What you will do
Report each line of the records below that uses the word "lane".

(Data entries)
╭──
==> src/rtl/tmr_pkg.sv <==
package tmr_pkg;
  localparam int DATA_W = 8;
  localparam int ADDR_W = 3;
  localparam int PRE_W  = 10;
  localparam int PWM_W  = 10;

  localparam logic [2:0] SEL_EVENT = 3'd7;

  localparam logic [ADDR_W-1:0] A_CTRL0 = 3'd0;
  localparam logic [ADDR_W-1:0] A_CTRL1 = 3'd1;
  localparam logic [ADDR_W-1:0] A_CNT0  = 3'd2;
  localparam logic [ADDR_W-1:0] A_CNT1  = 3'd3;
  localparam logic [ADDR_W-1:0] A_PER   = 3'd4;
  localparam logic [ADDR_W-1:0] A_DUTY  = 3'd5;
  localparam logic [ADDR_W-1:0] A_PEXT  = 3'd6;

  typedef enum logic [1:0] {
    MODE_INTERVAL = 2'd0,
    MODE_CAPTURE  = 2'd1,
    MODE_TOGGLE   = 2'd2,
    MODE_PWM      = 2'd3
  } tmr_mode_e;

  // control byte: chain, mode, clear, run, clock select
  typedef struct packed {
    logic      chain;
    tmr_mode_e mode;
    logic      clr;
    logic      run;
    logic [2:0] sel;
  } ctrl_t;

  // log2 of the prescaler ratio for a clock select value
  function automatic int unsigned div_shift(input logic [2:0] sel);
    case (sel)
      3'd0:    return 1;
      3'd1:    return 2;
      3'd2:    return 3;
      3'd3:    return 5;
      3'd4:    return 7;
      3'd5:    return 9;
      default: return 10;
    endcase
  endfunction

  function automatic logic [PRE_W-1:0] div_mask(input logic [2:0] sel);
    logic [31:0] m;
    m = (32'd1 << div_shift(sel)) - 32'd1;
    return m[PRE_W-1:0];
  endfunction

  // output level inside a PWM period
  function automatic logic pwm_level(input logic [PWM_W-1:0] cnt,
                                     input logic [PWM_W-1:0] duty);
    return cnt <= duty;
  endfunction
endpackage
╰──
╭──
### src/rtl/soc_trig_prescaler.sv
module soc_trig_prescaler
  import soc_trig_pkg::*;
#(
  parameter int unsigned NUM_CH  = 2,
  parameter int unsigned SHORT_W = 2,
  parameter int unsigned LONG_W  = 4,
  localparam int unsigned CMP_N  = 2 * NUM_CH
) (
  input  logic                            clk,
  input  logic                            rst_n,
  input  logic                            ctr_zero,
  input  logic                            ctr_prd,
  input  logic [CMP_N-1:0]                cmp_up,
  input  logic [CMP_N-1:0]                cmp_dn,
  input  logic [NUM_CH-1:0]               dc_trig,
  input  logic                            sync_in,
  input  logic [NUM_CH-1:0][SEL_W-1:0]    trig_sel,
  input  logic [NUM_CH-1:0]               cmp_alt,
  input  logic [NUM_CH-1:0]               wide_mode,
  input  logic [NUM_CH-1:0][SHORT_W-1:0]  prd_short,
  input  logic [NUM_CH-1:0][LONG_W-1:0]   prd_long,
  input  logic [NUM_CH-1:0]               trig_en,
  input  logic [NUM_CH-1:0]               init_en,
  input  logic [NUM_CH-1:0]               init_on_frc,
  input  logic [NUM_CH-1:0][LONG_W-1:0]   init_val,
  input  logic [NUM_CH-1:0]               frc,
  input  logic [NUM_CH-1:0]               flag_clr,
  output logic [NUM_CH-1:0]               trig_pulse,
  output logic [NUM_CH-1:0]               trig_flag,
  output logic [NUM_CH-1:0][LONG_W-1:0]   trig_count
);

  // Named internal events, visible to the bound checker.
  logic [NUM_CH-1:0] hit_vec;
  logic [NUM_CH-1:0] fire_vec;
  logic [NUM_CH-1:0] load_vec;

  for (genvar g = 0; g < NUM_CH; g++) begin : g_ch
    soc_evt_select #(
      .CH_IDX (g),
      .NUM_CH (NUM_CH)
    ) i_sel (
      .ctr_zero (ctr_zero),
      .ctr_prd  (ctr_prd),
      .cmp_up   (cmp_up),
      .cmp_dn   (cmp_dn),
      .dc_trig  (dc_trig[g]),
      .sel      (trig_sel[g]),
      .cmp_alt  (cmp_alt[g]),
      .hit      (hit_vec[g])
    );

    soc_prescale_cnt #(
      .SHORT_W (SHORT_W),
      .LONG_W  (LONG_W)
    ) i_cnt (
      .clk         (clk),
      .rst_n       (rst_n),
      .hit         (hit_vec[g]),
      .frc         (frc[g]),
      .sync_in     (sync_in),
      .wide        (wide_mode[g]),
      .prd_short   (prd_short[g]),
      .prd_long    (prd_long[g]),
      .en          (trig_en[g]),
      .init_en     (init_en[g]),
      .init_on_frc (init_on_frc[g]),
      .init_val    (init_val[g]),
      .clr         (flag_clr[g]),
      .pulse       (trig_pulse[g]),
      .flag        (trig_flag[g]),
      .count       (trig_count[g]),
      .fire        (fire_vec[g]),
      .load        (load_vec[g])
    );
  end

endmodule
╰──
╭──
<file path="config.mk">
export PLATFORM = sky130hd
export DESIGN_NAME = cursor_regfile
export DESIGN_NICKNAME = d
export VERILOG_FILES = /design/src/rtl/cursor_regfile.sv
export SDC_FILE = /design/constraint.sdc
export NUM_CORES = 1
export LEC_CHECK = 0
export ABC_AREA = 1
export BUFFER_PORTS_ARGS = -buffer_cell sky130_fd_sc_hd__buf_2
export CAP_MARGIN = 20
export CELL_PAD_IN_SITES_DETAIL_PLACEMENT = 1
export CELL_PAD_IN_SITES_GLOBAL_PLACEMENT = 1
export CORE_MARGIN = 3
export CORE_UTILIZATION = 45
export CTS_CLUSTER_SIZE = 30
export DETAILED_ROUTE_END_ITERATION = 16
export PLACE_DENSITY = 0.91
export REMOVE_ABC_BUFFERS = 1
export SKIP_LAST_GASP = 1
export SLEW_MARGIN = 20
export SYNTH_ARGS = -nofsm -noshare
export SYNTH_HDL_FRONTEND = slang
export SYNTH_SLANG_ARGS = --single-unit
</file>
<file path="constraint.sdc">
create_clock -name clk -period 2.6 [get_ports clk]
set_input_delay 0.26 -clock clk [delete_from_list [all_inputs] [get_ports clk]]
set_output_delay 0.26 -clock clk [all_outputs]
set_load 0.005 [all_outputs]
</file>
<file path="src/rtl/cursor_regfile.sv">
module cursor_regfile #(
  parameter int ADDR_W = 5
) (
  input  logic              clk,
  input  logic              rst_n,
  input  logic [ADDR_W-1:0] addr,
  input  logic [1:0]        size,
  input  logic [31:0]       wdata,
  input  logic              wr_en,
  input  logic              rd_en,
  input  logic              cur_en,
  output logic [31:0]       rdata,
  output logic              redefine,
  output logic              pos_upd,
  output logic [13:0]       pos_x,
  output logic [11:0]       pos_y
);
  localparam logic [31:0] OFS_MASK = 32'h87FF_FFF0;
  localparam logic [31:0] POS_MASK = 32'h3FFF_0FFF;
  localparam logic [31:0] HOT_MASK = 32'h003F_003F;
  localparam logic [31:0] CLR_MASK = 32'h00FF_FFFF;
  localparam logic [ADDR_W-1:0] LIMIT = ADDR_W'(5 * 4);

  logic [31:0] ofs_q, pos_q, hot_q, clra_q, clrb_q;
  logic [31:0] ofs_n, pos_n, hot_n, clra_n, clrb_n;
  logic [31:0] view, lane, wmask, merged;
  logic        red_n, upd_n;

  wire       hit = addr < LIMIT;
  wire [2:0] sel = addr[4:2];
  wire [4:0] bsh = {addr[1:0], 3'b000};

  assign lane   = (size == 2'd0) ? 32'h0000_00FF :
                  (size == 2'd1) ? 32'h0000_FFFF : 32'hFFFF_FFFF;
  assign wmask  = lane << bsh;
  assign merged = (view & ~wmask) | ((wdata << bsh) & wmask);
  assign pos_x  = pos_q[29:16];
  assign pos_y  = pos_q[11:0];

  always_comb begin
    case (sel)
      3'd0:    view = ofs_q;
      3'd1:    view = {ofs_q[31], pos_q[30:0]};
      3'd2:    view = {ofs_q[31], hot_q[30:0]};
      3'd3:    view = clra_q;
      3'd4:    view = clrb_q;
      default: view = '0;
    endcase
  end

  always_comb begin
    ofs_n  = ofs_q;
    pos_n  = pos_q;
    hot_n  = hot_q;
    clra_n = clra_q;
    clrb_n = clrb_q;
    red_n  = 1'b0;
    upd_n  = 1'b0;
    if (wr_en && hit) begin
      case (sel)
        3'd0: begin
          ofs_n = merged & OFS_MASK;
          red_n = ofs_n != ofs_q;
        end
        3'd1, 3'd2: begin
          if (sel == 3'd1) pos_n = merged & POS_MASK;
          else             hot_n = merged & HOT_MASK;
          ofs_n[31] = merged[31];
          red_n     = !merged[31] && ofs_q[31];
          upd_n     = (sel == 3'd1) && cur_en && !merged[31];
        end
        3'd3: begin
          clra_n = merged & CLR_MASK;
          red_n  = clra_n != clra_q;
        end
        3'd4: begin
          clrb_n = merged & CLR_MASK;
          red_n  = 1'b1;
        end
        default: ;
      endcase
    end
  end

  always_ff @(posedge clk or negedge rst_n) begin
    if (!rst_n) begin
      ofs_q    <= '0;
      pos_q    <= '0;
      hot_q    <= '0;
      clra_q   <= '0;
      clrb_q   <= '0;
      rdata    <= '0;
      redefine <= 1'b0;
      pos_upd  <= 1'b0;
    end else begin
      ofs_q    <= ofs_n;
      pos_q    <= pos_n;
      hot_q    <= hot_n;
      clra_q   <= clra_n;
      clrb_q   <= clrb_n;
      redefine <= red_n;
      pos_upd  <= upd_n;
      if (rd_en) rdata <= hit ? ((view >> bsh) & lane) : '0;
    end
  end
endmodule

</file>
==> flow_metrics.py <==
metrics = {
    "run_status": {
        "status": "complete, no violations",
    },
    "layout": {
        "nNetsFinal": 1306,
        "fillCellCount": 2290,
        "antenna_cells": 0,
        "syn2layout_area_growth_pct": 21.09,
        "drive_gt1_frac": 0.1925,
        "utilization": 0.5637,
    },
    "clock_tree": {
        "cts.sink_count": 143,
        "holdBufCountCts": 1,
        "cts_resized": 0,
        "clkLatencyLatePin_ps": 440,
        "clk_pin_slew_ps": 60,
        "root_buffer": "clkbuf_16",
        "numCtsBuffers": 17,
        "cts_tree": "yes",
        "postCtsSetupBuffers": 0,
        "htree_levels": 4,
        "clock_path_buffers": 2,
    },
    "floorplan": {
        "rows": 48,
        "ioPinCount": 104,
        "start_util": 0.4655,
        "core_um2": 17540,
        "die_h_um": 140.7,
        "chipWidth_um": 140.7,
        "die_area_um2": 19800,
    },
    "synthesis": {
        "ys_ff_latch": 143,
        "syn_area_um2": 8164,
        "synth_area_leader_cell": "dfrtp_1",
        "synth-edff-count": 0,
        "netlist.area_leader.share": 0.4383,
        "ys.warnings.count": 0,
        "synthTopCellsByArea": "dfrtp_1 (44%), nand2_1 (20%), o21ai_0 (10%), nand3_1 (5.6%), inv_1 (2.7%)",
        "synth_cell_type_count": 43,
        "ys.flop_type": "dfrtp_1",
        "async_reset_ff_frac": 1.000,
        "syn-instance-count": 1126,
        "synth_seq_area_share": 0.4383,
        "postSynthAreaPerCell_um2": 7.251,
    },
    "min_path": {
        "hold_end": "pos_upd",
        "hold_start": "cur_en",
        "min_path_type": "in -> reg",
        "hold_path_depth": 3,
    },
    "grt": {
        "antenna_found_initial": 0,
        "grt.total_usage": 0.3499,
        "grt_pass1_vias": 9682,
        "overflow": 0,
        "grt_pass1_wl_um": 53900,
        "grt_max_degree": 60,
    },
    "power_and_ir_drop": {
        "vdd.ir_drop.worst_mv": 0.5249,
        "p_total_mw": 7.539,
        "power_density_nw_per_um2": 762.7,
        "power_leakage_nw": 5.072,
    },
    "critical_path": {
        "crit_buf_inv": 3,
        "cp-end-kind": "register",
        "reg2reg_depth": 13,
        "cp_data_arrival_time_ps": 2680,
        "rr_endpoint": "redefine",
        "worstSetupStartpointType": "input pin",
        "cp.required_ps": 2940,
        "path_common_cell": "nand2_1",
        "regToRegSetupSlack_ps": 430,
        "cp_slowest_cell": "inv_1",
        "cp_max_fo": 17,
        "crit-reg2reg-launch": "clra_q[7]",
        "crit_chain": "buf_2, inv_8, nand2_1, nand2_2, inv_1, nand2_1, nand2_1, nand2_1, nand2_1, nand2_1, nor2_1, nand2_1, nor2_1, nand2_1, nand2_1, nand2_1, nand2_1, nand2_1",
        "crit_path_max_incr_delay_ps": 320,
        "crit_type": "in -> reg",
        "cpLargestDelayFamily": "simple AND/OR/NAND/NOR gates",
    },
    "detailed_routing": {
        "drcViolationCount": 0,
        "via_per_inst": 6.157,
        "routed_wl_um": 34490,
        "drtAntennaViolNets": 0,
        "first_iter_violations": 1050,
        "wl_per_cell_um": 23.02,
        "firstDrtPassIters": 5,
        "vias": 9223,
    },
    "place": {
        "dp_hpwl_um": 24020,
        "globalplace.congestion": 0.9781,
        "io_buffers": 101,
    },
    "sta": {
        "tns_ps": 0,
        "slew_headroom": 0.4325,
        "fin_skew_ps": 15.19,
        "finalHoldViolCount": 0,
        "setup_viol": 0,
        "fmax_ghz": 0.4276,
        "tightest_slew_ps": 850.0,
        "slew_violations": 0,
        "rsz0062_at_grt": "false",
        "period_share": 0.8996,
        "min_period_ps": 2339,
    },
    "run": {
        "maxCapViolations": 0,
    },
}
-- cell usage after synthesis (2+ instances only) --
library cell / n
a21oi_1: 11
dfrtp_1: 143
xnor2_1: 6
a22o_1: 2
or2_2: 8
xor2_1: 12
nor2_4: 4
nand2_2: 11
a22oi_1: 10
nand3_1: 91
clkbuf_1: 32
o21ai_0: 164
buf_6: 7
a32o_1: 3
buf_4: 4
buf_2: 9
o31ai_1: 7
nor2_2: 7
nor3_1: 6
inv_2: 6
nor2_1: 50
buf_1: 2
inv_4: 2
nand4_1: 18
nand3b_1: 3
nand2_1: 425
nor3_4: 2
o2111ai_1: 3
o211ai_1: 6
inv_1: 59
╰──
Solution to the problem
  logic [31:0] view, lane, wmask, merged;
  assign lane   = (size == 2'd0) ? 32'h0000_00FF :
  assign wmask  = lane << bsh;
      if (rd_en) rdata <= hit ? ((view >> bsh) & lane) : '0;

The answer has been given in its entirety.